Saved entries
───

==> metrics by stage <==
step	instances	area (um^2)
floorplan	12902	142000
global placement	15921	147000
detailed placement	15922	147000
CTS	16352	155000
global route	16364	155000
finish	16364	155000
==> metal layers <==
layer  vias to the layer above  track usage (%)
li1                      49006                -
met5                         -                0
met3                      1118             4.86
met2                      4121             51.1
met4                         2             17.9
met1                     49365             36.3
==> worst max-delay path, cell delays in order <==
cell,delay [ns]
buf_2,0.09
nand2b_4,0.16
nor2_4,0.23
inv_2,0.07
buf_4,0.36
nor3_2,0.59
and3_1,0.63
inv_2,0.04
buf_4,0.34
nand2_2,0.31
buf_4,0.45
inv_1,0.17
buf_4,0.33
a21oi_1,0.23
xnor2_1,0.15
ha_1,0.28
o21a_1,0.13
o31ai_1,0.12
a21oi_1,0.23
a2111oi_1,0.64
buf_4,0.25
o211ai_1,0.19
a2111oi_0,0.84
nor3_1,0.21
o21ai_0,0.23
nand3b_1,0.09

───

Exercise
The answer should be exactly the lines from the one that contains "and3_1,0.63" through the end of the entries, both ends included, and nothing besides.

Task answer
and3_1,0.63
inv_2,0.04
buf_4,0.34
nand2_2,0.31
buf_4,0.45
inv_1,0.17
buf_4,0.33
a21oi_1,0.23
xnor2_1,0.15
ha_1,0.28
o21a_1,0.13
o31ai_1,0.12
a21oi_1,0.23
a2111oi_1,0.64
buf_4,0.25
o211ai_1,0.19
a2111oi_0,0.84
nor3_1,0.21
o21ai_0,0.23
nand3b_1,0.09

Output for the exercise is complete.